This repo covers the projects completed during my final year at UPenn, where we were expected to apply the data lifecycle and statistical concepts to each step in analysis, visualization, and ShinyApp integration.
Objectives:
- Analyze and visualize health data related to risk factors using statistical methods.
- Investigate correlations between various health indicators and risk factors.
Learnings:
- Applied basic data analysis techniques to interpret health-related datasets.
- Utilized statistical methods to identify significant relationships and trends.
- Gained experience in data visualization and preliminary analysis.
Objectives:
- Perform data transformation and manipulation tasks on a dataset to prepare it for analysis.

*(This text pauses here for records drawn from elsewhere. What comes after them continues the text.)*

==> src/rtl/param_calc_core.sv <==
`default_nettype none
// ============================================================================
// Module      : param_calc_core
// Description : W-bit calculator core. Add/sub (signed or unsigned) finish in
//               one cycle; mult/sqr use a W-step shift-add multiplier. Drives
//               a registered result plus an LED bank that flashes on overflow.
// Revision    : 1.0 - initial release
// ============================================================================
module param_calc_core #(
  parameter int W         = 8,
  parameter int FLASH_BIT = 25
) (
  input  logic           clk,
  input  logic           reset,
  input  logic           start,
  input  logic [1:0]     op,
  input  logic           sgd,
  input  logic [W-1:0]   A,
  input  logic [W-1:0]   B,
  output logic           busy,
  output logic           done,
  output logic [2*W-1:0] result,
  output logic           neg,
  output logic           valid,
  output logic [W:0]     led
);

  localparam int c_CW = $clog2(W);
  localparam int c_FW = FLASH_BIT + 1;

  typedef enum logic [1:0] {
    S_IDLE   = 2'd0,
    S_ADDSUB = 2'd1,
    S_MUL    = 2'd2
  } state_t;

  state_t          r_state;
  state_t          w_next;
  logic            w_load;
  logic            w_commit_as;
  logic            w_commit_mul;

  logic            r_sub;
  logic            r_sgd;
  logic [W-1:0]    r_a;
  logic [W-1:0]    r_b;        // second operand; doubles as the multiplier shift register
  logic [2*W-1:0]  r_mcand;
  logic [2*W-1:0]  r_acc;
  logic [c_CW-1:0] r_cnt;
  logic [c_FW-1:0] r_flash_cnt;

  logic            r_done;
  logic [2*W-1:0]  r_result;
  logic            r_neg;
  logic            r_valid;

  logic [W:0]      w_ea;
  logic [W:0]      w_eb;
  logic [W:0]      w_sum;
  logic [W:0]      w_mag;
  logic [W-1:0]    w_as_res;
  logic            w_as_neg;
  logic            w_as_valid;
  logic [2*W-1:0]  w_acc_nxt;

  // State register; reset wins over any pending start
  always_ff @(posedge clk) begin
    if (reset) r_state <= S_IDLE;
    else       r_state <= w_next;
  end

  // Next-state decode and per-cycle load/commit strobes
  always_comb begin
    w_next       = r_state;
    w_load       = 1'b0;
    w_commit_as  = 1'b0;
    w_commit_mul = 1'b0;
    case (r_state)
      S_IDLE: begin
        if (start) begin
          w_load = 1'b1;
          w_next = op[1] ? S_MUL : S_ADDSUB;
        end
      end
      S_ADDSUB: begin
        w_commit_as = 1'b1;
        w_next      = S_IDLE;
      end
      S_MUL: begin
        if (r_cnt == c_CW'(W - 1)) begin
          w_commit_mul = 1'b1;
          w_next       = S_IDLE;
        end
      end
      default: w_next = S_IDLE;
    endcase
  end

  // Add/sub in W+1 bits. Unsigned: bit W is carry (add) or borrow (sub), and
  // either way a set bit W means the value does not fit. Signed: bit W is the
  // true sign and overflow shows as bits W and W-1 disagreeing.
  always_comb begin
    w_ea  = r_sgd ? {r_a[W-1], r_a} : {1'b0, r_a};
    w_eb  = r_sgd ? {r_b[W-1], r_b} : {1'b0, r_b};
    w_sum = r_sub ? (w_ea - w_eb) : (w_ea + w_eb);
    w_mag = w_sum[W] ? (~w_sum + 1'b1) : w_sum;
    if (r_sgd) begin
      w_as_res   = w_mag[W-1:0];
      w_as_neg   = w_sum[W];
      w_as_valid = (w_sum[W] == w_sum[W-1]);
    end else begin
      w_as_res   = w_sum[W-1:0];
      w_as_neg   = 1'b0;
      w_as_valid = ~w_sum[W];
    end
    w_acc_nxt = r_acc + (r_b[0] ? r_mcand : {(2*W){1'b0}});
  end

  // Operand latch, multiplier iteration and result commit
  always_ff @(posedge clk) begin
    if (reset) begin
      r_sub    <= 1'b0;
      r_sgd    <= 1'b0;
      r_a      <= '0;
      r_b      <= '0;
      r_mcand  <= '0;
      r_acc    <= '0;
      r_cnt    <= '0;
      r_done   <= 1'b0;
      r_result <= '0;
      r_neg    <= 1'b0;
      r_valid  <= 1'b0;
    end else begin
      r_done <= w_commit_as | w_commit_mul;
      if (w_load) begin
        r_sub   <= op[0];
        r_sgd   <= sgd;
        r_a     <= A;
        r_b     <= (op == 2'b11) ? A : B;
        r_mcand <= {{W{1'b0}}, A};
        r_acc   <= '0;
        r_cnt   <= '0;
      end else if (r_state == S_MUL) begin
        r_acc   <= w_acc_nxt;
        r_mcand <= r_mcand << 1;
        r_b     <= r_b >> 1;
        r_cnt   <= r_cnt + c_CW'(1);
      end
      if (w_commit_as) begin
        r_result <= {{W{1'b0}}, w_as_res};
        r_neg    <= w_as_neg;
        r_valid  <= w_as_valid;
      end else if (w_commit_mul) begin
        r_result <= w_acc_nxt;
        r_neg    <= 1'b0;
        r_valid  <= 1'b1;
      end
    end
  end

  // Free-running blink source for the LED bank
  always_ff @(posedge clk) begin
    if (reset) r_flash_cnt <= '0;
    else       r_flash_cnt <= r_flash_cnt + c_FW'(1);
  end

  assign busy   = (r_state != S_IDLE);
  assign done   = r_done;
  assign result = r_result;
  assign neg    = r_neg;
  assign valid  = r_valid;
  assign led    = r_valid ? {r_neg, r_result[W-1:0]} : {(W+1){r_flash_cnt[FLASH_BIT]}};

endmodule
`default_nettype wire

- Visualize the transformed data to uncover patterns and insights.
Learnings:
- Mastered data wrangling techniques including reshaping and aggregating data.

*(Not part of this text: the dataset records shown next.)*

===== src/rtl/instr_encoder_pkg.sv =====
// rtl/instr_encoder_pkg.sv - op-select, opcode/funct and sizing constants for the instruction encoder
package instr_encoder_pkg;

    localparam int FIFO_DEPTH = 4;
    localparam int PTR_W      = 2;
    localparam int CNT_W      = 3;
    localparam int ADDR_W     = 8;
    localparam int DATA_W     = 32;

    typedef enum logic {FMT_R, FMT_I} fmt_e;

    localparam logic [3:0] OP_ADD   = 4'd0;
    localparam logic [3:0] OP_SUB   = 4'd1;
    localparam logic [3:0] OP_AND   = 4'd2;
    localparam logic [3:0] OP_OR    = 4'd3;
    localparam logic [3:0] OP_SLT   = 4'd4;
    localparam logic [3:0] OP_LW    = 4'd5;
    localparam logic [3:0] OP_SW    = 4'd6;
    localparam logic [3:0] OP_BEQ   = 4'd7;
    localparam logic [3:0] OP_BN    = 4'd8;
    localparam logic [3:0] OP_BALRZ = 4'd9;
    localparam logic [3:0] OP_JR    = 4'd10;
    localparam logic [3:0] OP_JRSAL = 4'd11;
    localparam logic [3:0] OP_JMADD = 4'd12;
    localparam logic [3:0] OP_BALMN = 4'd13;
    localparam logic [3:0] OP_ILL14 = 4'd14;
    localparam logic [3:0] OP_ILL15 = 4'd15;

    localparam logic [5:0] F_ADD   = 6'b100000;
    localparam logic [5:0] F_SUB   = 6'b100010;
    localparam logic [5:0] F_AND   = 6'b100100;
    localparam logic [5:0] F_OR    = 6'b100101;
    localparam logic [5:0] F_SLT   = 6'b101010;
    localparam logic [5:0] F_BALRZ = 6'b010110;
    localparam logic [5:0] F_JR    = 6'b001000;
    localparam logic [5:0] F_JMADD = 6'b110010;

    localparam logic [5:0] OPC_LW    = 6'b100011;
    localparam logic [5:0] OPC_SW    = 6'b101011;
    localparam logic [5:0] OPC_BEQ   = 6'b000100;
    localparam logic [5:0] OPC_BN    = 6'b100101;
    localparam logic [5:0] OPC_JRSAL = 6'b011001;
    localparam logic [5:0] OPC_BALMN = 6'b100100;

endpackage


===== src/rtl/instr_format.sv =====
// rtl/instr_format.sv - combinational op/field to 32-bit instruction word encoder
module instr_format
    import instr_encoder_pkg::*;
(
    input  logic [3:0]        op_i,
    input  logic [4:0]        rs_i,
    input  logic [4:0]        rt_i,
    input  logic [4:0]        rd_i,
    input  logic [15:0]       imm_i,
    output logic [DATA_W-1:0] word_o,
    output logic              illegal_o
);

    fmt_e       fmt;
    logic [5:0] code;

    always_comb begin
        fmt       = FMT_R;
        code      = 6'b000000;
        illegal_o = 1'b0;
        case (op_i)
            OP_ADD:   code = F_ADD;
            OP_SUB:   code = F_SUB;
            OP_AND:   code = F_AND;
            OP_OR:    code = F_OR;
            OP_SLT:   code = F_SLT;
            OP_BALRZ: code = F_BALRZ;
            OP_JR:    code = F_JR;
            OP_JMADD: code = F_JMADD;
            OP_LW:    begin fmt = FMT_I; code = OPC_LW;    end
            OP_SW:    begin fmt = FMT_I; code = OPC_SW;    end
            OP_BEQ:   begin fmt = FMT_I; code = OPC_BEQ;   end
            OP_BN:    begin fmt = FMT_I; code = OPC_BN;    end
            OP_JRSAL: begin fmt = FMT_I; code = OPC_JRSAL; end
            OP_BALMN: begin fmt = FMT_I; code = OPC_BALMN; end
            default:  illegal_o = 1'b1;
        endcase
    end

    // R-format carries the selector in funct with a zero opcode; I-format carries it in the opcode
    assign word_o = (fmt == FMT_R) ? {6'b000000, rs_i, rt_i, rd_i, 5'b00000, code}
                                   : {code, rs_i, rt_i, imm_i};

endmodule


===== src/rtl/instr_encoder.sv =====
// rtl/instr_encoder.sv - encodes requests into a 4-deep write queue feeding instruction memory
module instr_encoder
    import instr_encoder_pkg::*;
(
    input  logic              clk,
    input  logic              reset,
    input  logic              req_valid,
    output logic              req_ready,
    input  logic [3:0]        req_op,
    input  logic [4:0]        req_rs,
    input  logic [4:0]        req_rt,
    input  logic [4:0]        req_rd,
    input  logic [15:0]       req_imm,
    input  logic              load_base,
    input  logic [ADDR_W-1:0] base_addr,
    output logic              wr_en,
    output logic [ADDR_W-1:0] wr_addr,
    output logic [DATA_W-1:0] wr_data,
    input  logic              wr_ack,
    output logic              err_illegal,
    output logic [7:0]        wr_count
);

    logic [DATA_W-1:0] mem_q [FIFO_DEPTH];
    logic [PTR_W-1:0]  rd_ptr_q, rd_ptr_d, wr_ptr_q, wr_ptr_d;
    logic [CNT_W-1:0]  cnt_q, cnt_d;
    logic [ADDR_W-1:0] addr_q, addr_d;
    logic [7:0]        count_q, count_d;
    logic              err_q, err_d;

    logic [DATA_W-1:0] enc_word;
    logic              enc_illegal;
    logic              accept, push, pop;

    instr_format u_format (
        .op_i      (req_op),
        .rs_i      (req_rs),
        .rt_i      (req_rt),
        .rd_i      (req_rd),
        .imm_i     (req_imm),
        .word_o    (enc_word),
        .illegal_o (enc_illegal)
    );

    // Ready depends only on registered occupancy, so a pop while full frees a slot one cycle later
    assign req_ready = ~reset & (cnt_q != CNT_W'(FIFO_DEPTH));
    assign accept    = req_valid & req_ready;
    assign push      = accept & ~enc_illegal;
    assign wr_en     = (cnt_q != '0);
    assign pop       = wr_en & wr_ack;

    assign wr_addr     = addr_q;
    assign wr_data     = wr_en ? mem_q[rd_ptr_q] : '0;
    assign err_illegal = err_q;
    assign wr_count    = count_q;

    always_comb begin
        rd_ptr_d = pop  ? rd_ptr_q + PTR_W'(1) : rd_ptr_q;
        wr_ptr_d = push ? wr_ptr_q + PTR_W'(1) : wr_ptr_q;
        cnt_d    = cnt_q;
        if (push && !pop) cnt_d = cnt_q + CNT_W'(1);
        if (pop && !push) cnt_d = cnt_q - CNT_W'(1);
        addr_d = addr_q;
        if (pop)
            addr_d = addr_q + ADDR_W'(1);
        else if (load_base && !wr_en)
            addr_d = base_addr;
        count_d = (pop && count_q != 8'hFF) ? count_q + 8'd1 : count_q;
        err_d   = err_q | (accept & enc_illegal);
    end

    always_ff @(posedge clk or posedge reset) begin
        if (reset) begin
            rd_ptr_q <= '0;
            wr_ptr_q <= '0;
            cnt_q    <= '0;
            addr_q   <= '0;
            count_q  <= '0;
            err_q    <= 1'b0;
        end else begin
            rd_ptr_q <= rd_ptr_d;
            wr_ptr_q <= wr_ptr_d;
            cnt_q    <= cnt_d;
            addr_q   <= addr_d;
            count_q  <= count_d;
            err_q    <= err_d;
        end
    end

    // Payload storage needs no reset: wr_data is masked while the queue is empty
    always_ff @(posedge clk) begin
        if (push) mem_q[wr_ptr_q] <= enc_word;
    end

endmodule

===== config.mk =====
export PLATFORM = sky130hd
export DESIGN_NAME = instr_encoder
export DESIGN_NICKNAME = d
export VERILOG_FILES = /design/src/rtl/instr_encoder_pkg.sv /design/src/rtl/instr_format.sv /design/src/rtl/instr_encoder.sv
export SDC_FILE = /design/constraint.sdc
export NUM_CORES = 1
export LEC_CHECK = 0
export ABC_AREA = 1
export ABC_CLOCK_PERIOD_IN_PS = 3500
export BUFFER_PORTS_ARGS = -buffer_cell sky130_fd_sc_hd__buf_2
export CORE_MARGIN = 3
export CORE_UTILIZATION = 52
export DETAILED_ROUTE_END_ITERATION = 8
export PLACE_DENSITY = 0.73
export SYNTH_ARGS = -nofsm -noshare
export SYNTH_HDL_FRONTEND = slang
export SYNTH_SLANG_ARGS = --single-unit

===== constraint.sdc =====
create_clock -name clk -period 3.5 [get_ports clk]
set_clock_uncertainty 0.1 [all_clocks]
set_input_delay 0.175 -clock clk [delete_from_list [all_inputs] [get_ports clk]]
set_output_delay 0.175 -clock clk [all_outputs]
set_load 0.05 [all_outputs]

- Used visualization tools to effectively communicate insights from transformed data.
- Enhanced skills in data preprocessing and exploratory data analysis.
Objectives:
- Conduct regression analysis to examine the relationships between dependent and independent variables.

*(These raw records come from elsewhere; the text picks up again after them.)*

### src/flat_wrapper.sv
// flat-port wrapper written by rule: the top's interface ports become plain ports
module cpu_runctl_flat 
#(
  parameter int RST_CYCLES = 4,
  parameter int CNT_W      = 32
)
  (clk, rst, bus_alive, bus_halt_clr, bus_halt_req, bus_wdog_limit, bus_cpu_halt, bus_cpu_rst, bus_cpu_en, bus_run_cycles, bus_halt_cause, bus_run_state);
  cpu_runctl_if #(.CNT_W(CNT_W)) bus_i ();
  input  logic clk;
  input  logic rst;
  input wire logic [$bits(bus_i.alive)-1:0] bus_alive;
  input wire logic [$bits(bus_i.halt_clr)-1:0] bus_halt_clr;
  input wire logic [$bits(bus_i.halt_req)-1:0] bus_halt_req;
  input wire logic [$bits(bus_i.wdog_limit)-1:0] bus_wdog_limit;
  output wire logic [$bits(bus_i.cpu_halt)-1:0] bus_cpu_halt;
  output wire logic [$bits(bus_i.cpu_rst)-1:0] bus_cpu_rst;
  output wire logic [$bits(bus_i.cpu_en)-1:0] bus_cpu_en;
  output wire logic [$bits(bus_i.run_cycles)-1:0] bus_run_cycles;
  output wire logic [$bits(bus_i.halt_cause)-1:0] bus_halt_cause;
  output wire logic [$bits(bus_i.run_state)-1:0] bus_run_state;
  assign bus_i.alive = bus_alive;
  assign bus_i.halt_clr = bus_halt_clr;
  assign bus_i.halt_req = bus_halt_req;
  assign bus_i.wdog_limit = bus_wdog_limit;
  assign bus_cpu_halt = bus_i.cpu_halt;
  assign bus_cpu_rst = bus_i.cpu_rst;
  assign bus_cpu_en = bus_i.cpu_en;
  assign bus_run_cycles = bus_i.run_cycles;
  assign bus_halt_cause = bus_i.halt_cause;
  assign bus_run_state = bus_i.run_state;
  cpu_runctl #(.RST_CYCLES(RST_CYCLES), .CNT_W(CNT_W)) u_core (.clk(clk), .rst(rst), .bus(bus_i));
endmodule
### config.mk
export PLATFORM = sky130hd
export DESIGN_NAME = cpu_runctl_flat
export DESIGN_NICKNAME = d
export VERILOG_FILES = /design/src/rtl/cpu_runctl_if.sv /design/src/rtl/cpu_runctl.sv /design/src/flat_wrapper.sv
export SDC_FILE = /design/constraint.sdc
export NUM_CORES = 1
export LEC_CHECK = 0
export CORE_UTILIZATION = 40
export DETAILED_ROUTE_END_ITERATION = 12
export PLACE_DENSITY = 0.67
export SETUP_SLACK_MARGIN = 0.5
export SYNTH_ARGS = -nofsm -noshare
export SYNTH_HDL_FRONTEND = slang
export SYNTH_SLANG_ARGS = --single-unit
export TNS_END_PERCENT = 50
### constraint.sdc
create_clock -name clk -period 4.4 [get_ports clk]
set_input_delay 0.66 -clock clk [delete_from_list [all_inputs] [get_ports clk]]
set_output_delay 0.66 -clock clk [all_outputs]
set_load 0.005 [all_outputs]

- Interpret the results to understand how different variables influence the outcome.
Learnings:
- Applied regression techniques to analyze data and draw conclusions about variable relationships.
- Interpreted regression outputs to derive meaningful insights.
- Developed a deeper understanding of statistical modeling and its applications.
Objectives:
- Develop an interactive Shiny app to visualize and compare risk factors across different Philadelphia zip codes.
- Enable users to select zip codes and visualize comparative data on various risk indices.
Learnings:
- Mastered Shiny's reactive programming to filter and display data dynamically.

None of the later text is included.